■ PROBLEM REQUIREMENTS
Repeat word for word the opening stretch of the entries, from the first line through the line containing "localparam int CAX_VAD_THR_BIT".

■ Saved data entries
File: config.mk
export PLATFORM = sky130hd
export DESIGN_NAME = cax_aux_regs
export DESIGN_NICKNAME = d
export VERILOG_FILES = /design/src/cax_pkg.sv /design/src/cax_tone_gen.sv /design/src/cax_aux_regs.sv
export SDC_FILE = /design/constraint.sdc
export NUM_CORES = 1
export LEC_CHECK = 0
export BUFFER_PORTS_ARGS = -buffer_cell sky130_fd_sc_hd__buf_2
export CAP_MARGIN = 20
export CORE_UTILIZATION = 60
export DETAILED_ROUTE_END_ITERATION = 10
export PLACE_DENSITY = 0.8
export SYNTH_ARGS = -nofsm -noshare
export SYNTH_HDL_FRONTEND = slang
export SYNTH_SLANG_ARGS = --single-unit
File: constraint.sdc
create_clock -name clk -period 4.3 [get_ports clk]
set_clock_uncertainty 0.15 [all_clocks]
set_input_delay 0.645 -clock clk [delete_from_list [all_inputs] [get_ports clk]]
set_output_delay 0.645 -clock clk [all_outputs]
set_load 0.01 [all_outputs]
File: src/cax_pkg.sv
/*
 * Package for the codec auxiliary control registers: addresses, field
 * positions, reset values, tone frequencies and the register request type.
 * Assumes a 250 MHz system clock and an upstream serial control bus decoder.
 */
package cax_pkg;
   // ==========================================================
   // Clock
   localparam int unsigned CAX_CLK_HZ = 250_000_000;

   // ==========================================================
   // Register addresses
   localparam logic [2:0] CAX_ADDR_DRV_CTRL   = 3'h5; // regulator_driver_control
   localparam logic [2:0] CAX_ADDR_VAD_CTRL   = 3'h6; // voice_detect_control
   localparam logic [2:0] CAX_ADDR_VAD_STATUS = 3'h7; // voice_detect_status

   // ==========================================================
   // Field positions
   localparam int CAX_DRV_SRC_SEL_BIT = 7;
   localparam int CAX_REG2_PWR_BIT    = 5;
   localparam int CAX_REG1_PWR_BIT    = 4;
   localparam int CAX_DRV_ON_LSB      = 0;
   localparam int CAX_VAD_EN_BIT      = 7;
   localparam int CAX_VAD_THR_BIT     = 6;
   localparam int CAX_VAD_AUX_BIT     = 3;
   localparam int CAX_VAD_FLAG_BIT    = 7;
   localparam int CAX_NOISE_LSB       = 5;

   // ==========================================================
   // Reset values and writable masks
   localparam logic [7:0] CAX_DRV_CTRL_RST = 8'h00;
   localparam logic [7:0] CAX_VAD_CTRL_RST = 8'h00;
   localparam logic [7:0] CAX_DRV_CTRL_MSK = 8'hBF;
   localparam logic [7:0] CAX_VAD_CTRL_MSK = 8'hC8;

   // ==========================================================
   // Tone frequencies in Hz
   localparam int unsigned CAX_F_WARBLE_HZ = 8;
   localparam int unsigned CAX_F_2730_HZ = 2730;
   localparam int unsigned CAX_F_2500_HZ = 2500;
   localparam int unsigned CAX_F_2000_HZ = 2000;
   localparam int unsigned CAX_F_2667_HZ = 2667;
   localparam int unsigned CAX_F_1000_HZ = 1000;
   localparam int unsigned CAX_F_1333_HZ = 1333;
   localparam int unsigned CAX_F_400_HZ  = 400;
   localparam int unsigned CAX_F_440_HZ  = 440;
   localparam int unsigned CAX_F_480_HZ  = 480;
   localparam int unsigned CAX_F_667_HZ  = 667;
   localparam int unsigned CAX_F_800_HZ  = 800;
   localparam int unsigned CAX_F_1200_HZ = 1200;
   localparam int unsigned CAX_F_1300_HZ = 1300;
   localparam int unsigned CAX_F_1477_HZ = 1477;
   localparam int unsigned CAX_F_1633_HZ = 1633;
   localparam int unsigned CAX_F_2100_HZ = 2100;
   localparam int unsigned CAX_F_2400_HZ = 2400;
   localparam int unsigned CAX_F_2700_HZ = 2700;
   localparam int unsigned CAX_F_3000_HZ = 3000;

   // Phase increment of a 32-bit accumulator for a given frequency
   function automatic logic [31:0] cax_inc(input int unsigned hz);
      logic [63:0] p;
      p = (64'(hz) << 32) / 64'(CAX_CLK_HZ);
      return p[31:0];
   endfunction

   localparam logic [31:0] CAX_INC_WARBLE = cax_inc(CAX_F_WARBLE_HZ);

   // ==========================================================
   // Register request from the serial control bus decoder
   typedef struct packed {
      logic       wr;
      logic       rd;
      logic [2:0] addr;
      logic [7:0] data;
   } cax_req_t;

   // Decoded tone setting
   typedef struct packed {
      logic        valid;
      logic        warble;
      logic [31:0] inc_a;
      logic [31:0] inc_b;
   } cax_tone_t;
endpackage

File: src/cax_tone_gen.sv
/*
 * Non-keypad tone generator: square wave from a phase accumulator, with an
 * 8 Hz warble between two frequencies. Assumes the enable, kind select and
 * code come from neighbouring registers in the same clock domain.
 */
`timescale 1ns/1ps
`default_nettype none
module cax_tone_gen (
   input  wire logic       clk,
   input  wire logic       reset_n,
   input  wire logic       enable,
   input  wire logic       kind_select,
   input  wire logic [4:0] code,
   output var  logic       tone_r
);
   // ==========================================================
   // Frequency table
   function automatic cax_pkg::cax_tone_t tone_decode(input logic [4:0] c);
      cax_pkg::cax_tone_t t;
      t = '0;
      t.valid = 1'b1;
      case (c)
         5'h00:
         begin
            t.warble = 1'b1;
            t.inc_a  = cax_pkg::cax_inc(cax_pkg::CAX_F_2730_HZ);
            t.inc_b  = cax_pkg::cax_inc(cax_pkg::CAX_F_2500_HZ); // [RULE3]
         end
         5'h01:
         begin
            t.warble = 1'b1;
            t.inc_a  = cax_pkg::cax_inc(cax_pkg::CAX_F_2000_HZ);
            t.inc_b  = cax_pkg::cax_inc(cax_pkg::CAX_F_2667_HZ); // [RULE3]
         end
         5'h02:
         begin
            t.warble = 1'b1;
            t.inc_a  = cax_pkg::cax_inc(cax_pkg::CAX_F_1000_HZ);
            t.inc_b  = cax_pkg::cax_inc(cax_pkg::CAX_F_1333_HZ); // [RULE3]
         end
         5'h09: t.inc_a = cax_pkg::cax_inc(cax_pkg::CAX_F_400_HZ);   // [RULE4]
         5'h0A: t.inc_a = cax_pkg::cax_inc(cax_pkg::CAX_F_440_HZ);
         5'h0B: t.inc_a = cax_pkg::cax_inc(cax_pkg::CAX_F_480_HZ);
         5'h0D: t.inc_a = cax_pkg::cax_inc(cax_pkg::CAX_F_667_HZ);
         5'h0E: t.inc_a = cax_pkg::cax_inc(cax_pkg::CAX_F_800_HZ);
         5'h0F: t.inc_a = cax_pkg::cax_inc(cax_pkg::CAX_F_1000_HZ);
         5'h10: t.inc_a = cax_pkg::cax_inc(cax_pkg::CAX_F_1200_HZ);
         5'h11: t.inc_a = cax_pkg::cax_inc(cax_pkg::CAX_F_1300_HZ);
         5'h13: t.inc_a = cax_pkg::cax_inc(cax_pkg::CAX_F_1477_HZ);
         5'h14: t.inc_a = cax_pkg::cax_inc(cax_pkg::CAX_F_1633_HZ);
         5'h15: t.inc_a = cax_pkg::cax_inc(cax_pkg::CAX_F_2000_HZ);
         5'h16: t.inc_a = cax_pkg::cax_inc(cax_pkg::CAX_F_2100_HZ);
         5'h18: t.inc_a = cax_pkg::cax_inc(cax_pkg::CAX_F_2400_HZ);
         5'h1A: t.inc_a = cax_pkg::cax_inc(cax_pkg::CAX_F_2500_HZ);
         5'h1D: t.inc_a = cax_pkg::cax_inc(cax_pkg::CAX_F_2700_HZ);
         5'h1F: t.inc_a = cax_pkg::cax_inc(cax_pkg::CAX_F_3000_HZ); // [RULE4]
         default: t.valid = 1'b0; // Blank codes give silence
      endcase
      return t;
   endfunction

   cax_pkg::cax_tone_t set;
   logic               run;
   logic [31:0]        phase_r;
   logic [31:0]        phase_nxt;
   logic [31:0]        warble_r;
   logic [31:0]        warble_nxt;
   logic               tone_nxt;

   // Run only when enabled, other-tone table chosen and code defined
   assign set = tone_decode(code);
   assign run = enable && !kind_select && set.valid; // [RULE1] [RULE2]

   // Next phase of both accumulators
   always_comb
   begin
      phase_nxt  = '0;
      warble_nxt = '0;
      tone_nxt   = 1'b0;
      if (run)
      begin
         warble_nxt = warble_r + cax_pkg::CAX_INC_WARBLE;
         phase_nxt  = phase_r + ((set.warble && warble_r[31]) ? set.inc_b : set.inc_a); // [RULE3]
         tone_nxt   = phase_nxt[31];
      end
   end

   // Registers
   always_ff @(posedge clk)
   begin
      if (!reset_n)
      begin
         phase_r  <= '0;
         warble_r <= '0;
         tone_r   <= 1'b0;
      end
      else
      begin
         phase_r  <= phase_nxt;
         warble_r <= warble_nxt;
         tone_r   <= tone_nxt;
      end
   end
endmodule
`default_nettype wire

File: src/cax_aux_regs.sv
/*
 * Auxiliary control register bank of a voice codec: regulator power, four
 * open-drain drivers, voice activity detector control and its status, plus
 * the non-keypad tone generator. Assumes a serial control bus decoder that
 * hands over one-cycle read/write requests synchronous to clk.
 */
// Notes on behaviour
// [RULE1] Other-tone table only when kind select zero
// [RULE2] Tone generator runs only while enabled
// [RULE3] Codes 0-2 warble between two tones at 8 Hz
// [RULE4] Remaining listed codes give single fixed tones
// [RULE5] Host avoids blank tone codes
// [RULE6] Driver one follows its bit or receive sign
// [RULE7] Regulator two powered when its bit is one
// [RULE8] Regulator one powered when its bit is one
// [RULE9] System holds external power-down pins low
// [RULE10] Driver bits: zero floats, one pulls low
// [RULE11] Detector enable bit switches detection on/off
// [RULE12] Host sets bit three with detector enable
// [RULE13] Threshold bit picks -26 or -38 dBm0
// [RULE14] Host writes zero to unused bits
// [RULE15] Status top bit reports voice versus silence
// [RULE16] Two-bit noise level indicator in status
// [RULE17] Status valid only while detector enabled
// [RULE18] Status low five bits are test only
`timescale 1ns/1ps
`default_nettype none
module cax_aux_regs (
   input  wire logic              clk,
   input  wire logic              reset_n,
   input  wire cax_pkg::cax_req_t req,
   output var  logic [7:0]        rdata_r,
   output var  logic              rvalid_r,
   input  wire logic              rx_sign,
   input  wire logic              tone_enable,
   input  wire logic              tone_kind_select,
   input  wire logic [4:0]        tone_code,
   output var  logic              tone_out_r,
   input  wire logic              vad_voice_in,
   input  wire logic [1:0]        vad_noise_in,
   output var  logic              vad_enable_r,
   output var  logic              vad_threshold_select_r,
   output var  logic              regulator_one_power_r,
   output var  logic              regulator_two_power_r,
   output var  logic [3:0]        drv_out_r,
   output var  logic [3:0]        drv_oe_n_r
);
   // ==========================================================
   // Declarations
   logic [7:0] drv_ctrl_r;
   logic [7:0] drv_ctrl_nxt;
   logic [7:0] vad_ctrl_r;
   logic [7:0] vad_ctrl_nxt;
   logic [7:0] status_r;
   logic [7:0] status_nxt;
   logic [7:0] rdata_nxt;
   logic       rvalid_nxt;
   logic [3:0] drv_oe_n_nxt;

   // Read value of an address, unmapped reads give zero
   function automatic logic [7:0] read_mux(input logic [2:0] a, input logic [7:0] d,
                                           input logic [7:0] v, input logic [7:0] s);
      logic [7:0] r;
      r = 8'h00;
      case (a)
         cax_pkg::CAX_ADDR_DRV_CTRL:   r = d;
         cax_pkg::CAX_ADDR_VAD_CTRL:   r = v;
         cax_pkg::CAX_ADDR_VAD_STATUS: r = s;
         default:                      r = 8'h00;
      endcase
      return r;
   endfunction

   // ==========================================================
   // Control registers: only implemented bits are stored
   always_comb
   begin
      drv_ctrl_nxt = drv_ctrl_r;
      vad_ctrl_nxt = vad_ctrl_r;
      if (req.wr && req.addr == cax_pkg::CAX_ADDR_DRV_CTRL)
      begin
         drv_ctrl_nxt = req.data & cax_pkg::CAX_DRV_CTRL_MSK;
      end
      if (req.wr && req.addr == cax_pkg::CAX_ADDR_VAD_CTRL)
      begin
         vad_ctrl_nxt = req.data & cax_pkg::CAX_VAD_CTRL_MSK;
      end
   end

   // ==========================================================
   // Detect status: voice flag and noise level, zero while detector off
   always_comb
   begin
      status_nxt = 8'h00; // Test bits read as zero [RULE18]
      if (vad_ctrl_r[cax_pkg::CAX_VAD_EN_BIT])
      begin
         status_nxt[cax_pkg::CAX_VAD_FLAG_BIT] = vad_voice_in;              // [RULE15] [RULE17]
         status_nxt[cax_pkg::CAX_NOISE_LSB +: 2] = vad_noise_in;            // [RULE16] [RULE17]
      end
   end

   // ==========================================================
   // Read port: data one cycle after the request
   always_comb
   begin
      rvalid_nxt = req.rd;
      rdata_nxt  = 8'h00;
      if (req.rd)
      begin
         rdata_nxt = read_mux(req.addr, drv_ctrl_r, vad_ctrl_r, status_r);
      end
   end

   // ==========================================================
   // Driver enables: low while the pin is pulled low
   always_comb
   begin
      drv_oe_n_nxt = ~drv_ctrl_nxt[cax_pkg::CAX_DRV_ON_LSB +: 4]; // [RULE10]
      if (drv_ctrl_nxt[cax_pkg::CAX_DRV_SRC_SEL_BIT])
      begin
         drv_oe_n_nxt[0] = ~rx_sign; // [RULE6]
      end
   end

   // ==========================================================
   // Register stage
   always_ff @(posedge clk)
   begin
      if (!reset_n)
      begin
         drv_ctrl_r             <= cax_pkg::CAX_DRV_CTRL_RST;
         vad_ctrl_r             <= cax_pkg::CAX_VAD_CTRL_RST;
         status_r               <= 8'h00;
         rdata_r                <= 8'h00;
         rvalid_r               <= 1'b0;
         drv_oe_n_r             <= 4'hF;
         drv_out_r              <= 4'h0;
         regulator_one_power_r  <= 1'b0;
         regulator_two_power_r  <= 1'b0;
         vad_enable_r           <= 1'b0;
         vad_threshold_select_r <= 1'b0;
      end
      else
      begin
         drv_ctrl_r             <= drv_ctrl_nxt;
         vad_ctrl_r             <= vad_ctrl_nxt;
         status_r               <= status_nxt;
         rdata_r                <= rdata_nxt;
         rvalid_r               <= rvalid_nxt;
         drv_oe_n_r             <= drv_oe_n_nxt;
         drv_out_r              <= 4'h0;                                                  // Open drain low
         regulator_one_power_r  <= drv_ctrl_nxt[cax_pkg::CAX_REG1_PWR_BIT];              // [RULE8]
         regulator_two_power_r  <= drv_ctrl_nxt[cax_pkg::CAX_REG2_PWR_BIT];              // [RULE7]
         vad_enable_r           <= vad_ctrl_nxt[cax_pkg::CAX_VAD_EN_BIT];                // [RULE11]
         vad_threshold_select_r <= vad_ctrl_nxt[cax_pkg::CAX_VAD_THR_BIT];               // [RULE13]
      end
   end

   // ==========================================================
   // Tone generator
   cax_tone_gen u_tone (
      .clk         (clk),
      .reset_n     (reset_n),
      .enable      (tone_enable),
      .kind_select (tone_kind_select),
      .code        (tone_code),
      .tone_r      (tone_out_r)
   );
endmodule
`default_nettype wire

==> results.rst <==
.. list-table::
   :header-rows: 1

   * - Metric
     - Value
   * - Asr flop ratio synth
     - 0%
   * - Clock Root Buffer
     - clkbuf_8
   * - Arrival time of the worst setup path
     - 3900 ps
   * - Crit path launch type
     - primary input
   * - Worst path max stage delay
     - 500 ps
   * - Total number of placement rows
     - 33
   * - Cells after Synth
     - 637
   * - Via/cell ratio
     - 5.946
   * - Setup repair after global routing missed its margin
     - no
   * - Post-CTS clock slew at the launch and capture registers of the worst setup and hold paths
     - 100 ps
   * - Netlist Area Pre-Place
     - 5184 um2
   * - Number of maximum-capacitance violations
     - 0
   * - Warnings from Yosys
     - 0
   * - Number of antenna diodes
     - 0
   * - CTS resizes
     - 0
   * - Final Cycle Share
     - 87.33%
   * - Run status
     - complete, no violations
   * - Clock latency of the later-clocked register in the worst-skew pair
     - 360 ps
   * - Io pins
     - 48
   * - Hold Worst Slack
     - 317.6 ps
   * - Setup total negative slack
     - 0 ps
   * - Count of final hold-check violations
     - 0
   * - Source of the worst register-to-register timing path
     - u_tone.warble_r[31]
   * - Slew at the pin closest to its max-slew limit
     - 680.7 ps
   * - Max-slew violation total from the final report
     - 0
   * - Count of fill cells added during filler insertion
     - 681
   * - TritonCTS clock tree
     - done
   * - Startpoint of the worst hold path
     - drv_ctrl_r[1]
   * - DPL Wire Length
     - 8193 um
   * - Power density of the placed cells
     - 296.3 nW/um2
   * - Cell breakdown of the critical path
     - buf_2 -> nor2b_1 -> o21ai_0 -> a31oi_1 -> nor3_1 -> ha_1 -> fa_1 -> a211oi_1 -> o21ai_0 -> a21oi_1 -> o21ai_0 -> nand3_1 -> mux2i_1
   * - Hold buffers post-CTS
     - 0
   * - Register Area
     - 1802 um2
   * - Maximum count of clock buffers along a single path
     - 2
   * - Number of design-rule violations left by the first detailed-router iteration
     - 199
   * - Largest net degree at the start of global routing
     - 35
   * - Primary FF master, synth
     - dfxtp_1
   * - Critical path endpoint category
     - flip-flop
   * - Number of synthesized register bits
     - 90
   * - Initial cell density of the core
     - 62.46%
   * - Cell at the slowest stage of the critical path
     - a21oi_1
   * - Fin nets
     - 715
   * - Number of setup violations in the final report
     - 0
   * - Mean instance size in the synthesized netlist
     - 8.138 um2
   * - Crit path kind
     - in -> reg
   * - Maximum achievable frequency
     - 266.3 MHz
   * - Number of DRC violations after detailed routing
     - 0
   * - Post-detailed-routing wire length
     - 11,390 um
   * - Die width
     - 94.95 um
   * - Remaining global-route overflow
     - 0
   * - Number of distinct standard cells referenced by the synthesized netlist
     - 68
   * - Number of CTS-inserted buffers
     - 9
   * - EDFF count, synth
     - 0
   * - Largest fanout on the critical path
     - 19
   * - Number of global-route vias before repair
     - 4,342
   * - Crit path required time
     - 4450 ps
   * - Die boundary height
     - 94.95 um
   * - Share of the yosys chip area belonging to registers
     - 34.76%
   * - Leakage
     - 2.292 nW
   * - First-pass GRT wire length
     - 19,530 um
   * - Final period demand of the worst path
     - 3755 ps
   * - Max IR drop VDD
     - 0.0003493 V
   * - Area of combinational cells with multiple inputs
     - 3178 um2
   * - Via Count
     - 4,644
   * - Min-delay worst type
     - reg -> reg
   * - H-tree lvl count
     - 3
   * - Last weighted congestion value of the routability-driven placer
     - 0.9408
   * - Global routing usage summed across all routing layers
     - 27.36%
   * - Total die area
     - 9016 um2
   * - Core Region
     - 8299 um2
   * - Residual antenna-violating net count after detailed routing
     - 0
   * - Layout cell share with drive strength beyond 1
     - 13.31%
   * - Worst relative slew slack
     - 54.62%
   * - Number of antenna violations at the first check in global routing
     - 0
   * - CTS sink count
     - 90
   * - Area growth from synthesis to layout
     - 9.438%
   * - IO Port Bufs
     - 43
   * - Critical path's most frequent cell
     - o21ai_0
   * - Iteration count of the initial detailed-routing pass
     - 5
   * - Wire per inst
     - 14.58 um
   * - Beginning of the critical path
     - tone_code[0]
   * - Number of post-CTS setup repair buffers
     - 0
## cell type report
type | instances | share of cell area, %
clock buffers | 9 | 2.184
clock inverters | 7 | 1.676
inverters | 8 | 0.5293
multi-input cells | 506 | 56.02
flip-flops and latches | 90 | 31.76
well taps | 105 | 2.316
repair buffers | 56 | 5.514
## worst max-delay path: cells and delay by family
family / cells / cell delay (ps)
buffers and inverters: 1 / 270
adders and majority gates: 2 / 650
muxes: 1 / 200
and+or+nand+nor: 3 / 600
AOI/OAI and AO/OA: 6 / 1530
## registers in the layout (all words and copies together) (netlist names)
signal,flops
drv_oe_n_r,4
vad_ctrl_r,2
drv_ctrl_r,7
status_r,3
rdata_r,8
vad_enable_r,1
rvalid_r,1
u_tone.warble_r,32
u_tone.phase_r,32
## stage by stage
| step | utilization [%] | cells | power (W) | instance area [um2] | worst slack [ps] |
|---|---|---|---|---|---|
| finish | 68.36 | 781 | 0.001681 | 5673 | 545.0 |
| global route | 68.36 | 781 | 0.001754 | 5673 | 211.6 |
| CTS | 68.36 | 781 | 0.001695 | 5673 | 619.1 |
| detailed placement | 65.72 | 765 | 0.001071 | 5454 | 230.2 |
| global placement | 65.72 | 765 | 0.001064 | 5454 | 248.8 |
| floorplan | - | 640 | 0.001019 | 5195 | 387.7 |
## logic make-up after synthesis
family / after synthesis / share of synthesized area, %
compound gates: 158 / 19.55
xor+xnor: 39 / 6.589
fa+ha+maj: 18 / 4.489
buf+inv: 44 / 4.152
flops: 90 / 34.76
mux: 21 / 4.176
other cells: 1 / 0.07234
simple gates: 266 / 26.21
## power breakdown
part	total (W)	leakage, nW	internal (W)	switching (W)
Combinational	0.000209	1.45	0.0000809	0.000128
Sequential	0.000846	0.727	0.000842	0.00000411
Clock	0.000627	0.111	0.000287	0.000340
## final timing paths
kind,to,slack (ps),cells after the start
min,rdata_r[1],320,1
max,u_tone.phase_r[18],550,13
max reg2reg,u_tone.phase_r[26],550,13
min reg2reg,rdata_r[1],320,1
## metal layers
layer | GRT usage (%) | up-vias | wire [um]
met5 | 0 | - | 0
met4 | 7.197 | 0 | 160
met3 | 5.556 | 16 | 507
met2 | 47.78 | 134 | 5602
met1 | 34.11 | 2170 | 5120
li1 | - | 2324 | -
## cells in the mapped netlist, types with 11 or more instances
cell type | number | area (um2)
ha_1 | 17 | 212.7
mux2i_1 | 16 | 160.2
clkbuf_1 | 16 | 60.06
nor2b_1 | 20 | 125.1
and2_1 | 16 | 100.1
or3_1 | 12 | 75.07
nand3_1 | 22 | 110.1
and3_1 | 14 | 87.58
nor2_1 | 78 | 292.8
nand2b_1 | 11 | 68.82
dfxtp_1 | 90 | 1802
a21o_1 | 12 | 90.09
xor2_1 | 19 | 166.4
o21ai_0 | 38 | 190.2
a21oi_1 | 44 | 220.2
nand2_1 | 51 | 191.4
xnor2_1 | 20 | 175.2
## layout by cell type, fill, tap and decap left out, types with 13 or more instances in the layout
cell	netlist	layout
ha_1	17	17
buf_2	4	43
xor2_1	19	19
nor2_1	78	78
nand3_1	22	22
o21ai_0	38	38
dfxtp_1	90	90
a21oi_1	44	44
nor2b_1	20	20
and3_1	14	14
xnor2_1	20	20
buf_4	8	13
and2_1	16	16
mux2i_1	16	16
nand2_1	51	51
No activity file was read; power rests on OpenSTA's default activity.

■ REPLY TO THE EXERCISE
File: config.mk
export PLATFORM = sky130hd
export DESIGN_NAME = cax_aux_regs
export DESIGN_NICKNAME = d
export VERILOG_FILES = /design/src/cax_pkg.sv /design/src/cax_tone_gen.sv /design/src/cax_aux_regs.sv
export SDC_FILE = /design/constraint.sdc
export NUM_CORES = 1
export LEC_CHECK = 0
export BUFFER_PORTS_ARGS = -buffer_cell sky130_fd_sc_hd__buf_2
export CAP_MARGIN = 20
export CORE_UTILIZATION = 60
export DETAILED_ROUTE_END_ITERATION = 10
export PLACE_DENSITY = 0.8
export SYNTH_ARGS = -nofsm -noshare
export SYNTH_HDL_FRONTEND = slang
export SYNTH_SLANG_ARGS = --single-unit
File: constraint.sdc
create_clock -name clk -period 4.3 [get_ports clk]
set_clock_uncertainty 0.15 [all_clocks]
set_input_delay 0.645 -clock clk [delete_from_list [all_inputs] [get_ports clk]]
set_output_delay 0.645 -clock clk [all_outputs]
set_load 0.01 [all_outputs]
File: src/cax_pkg.sv
/*
 * Package for the codec auxiliary control registers: addresses, field
 * positions, reset values, tone frequencies and the register request type.
 * Assumes a 250 MHz system clock and an upstream serial control bus decoder.
 */
package cax_pkg;
   // ==========================================================
   // Clock
   localparam int unsigned CAX_CLK_HZ = 250_000_000;

   // ==========================================================
   // Register addresses
   localparam logic [2:0] CAX_ADDR_DRV_CTRL   = 3'h5; // regulator_driver_control
   localparam logic [2:0] CAX_ADDR_VAD_CTRL   = 3'h6; // voice_detect_control
   localparam logic [2:0] CAX_ADDR_VAD_STATUS = 3'h7; // voice_detect_status

   // ==========================================================
   // Field positions
   localparam int CAX_DRV_SRC_SEL_BIT = 7;
   localparam int CAX_REG2_PWR_BIT    = 5;
   localparam int CAX_REG1_PWR_BIT    = 4;
   localparam int CAX_DRV_ON_LSB      = 0;
   localparam int CAX_VAD_EN_BIT      = 7;
   localparam int CAX_VAD_THR_BIT     = 6;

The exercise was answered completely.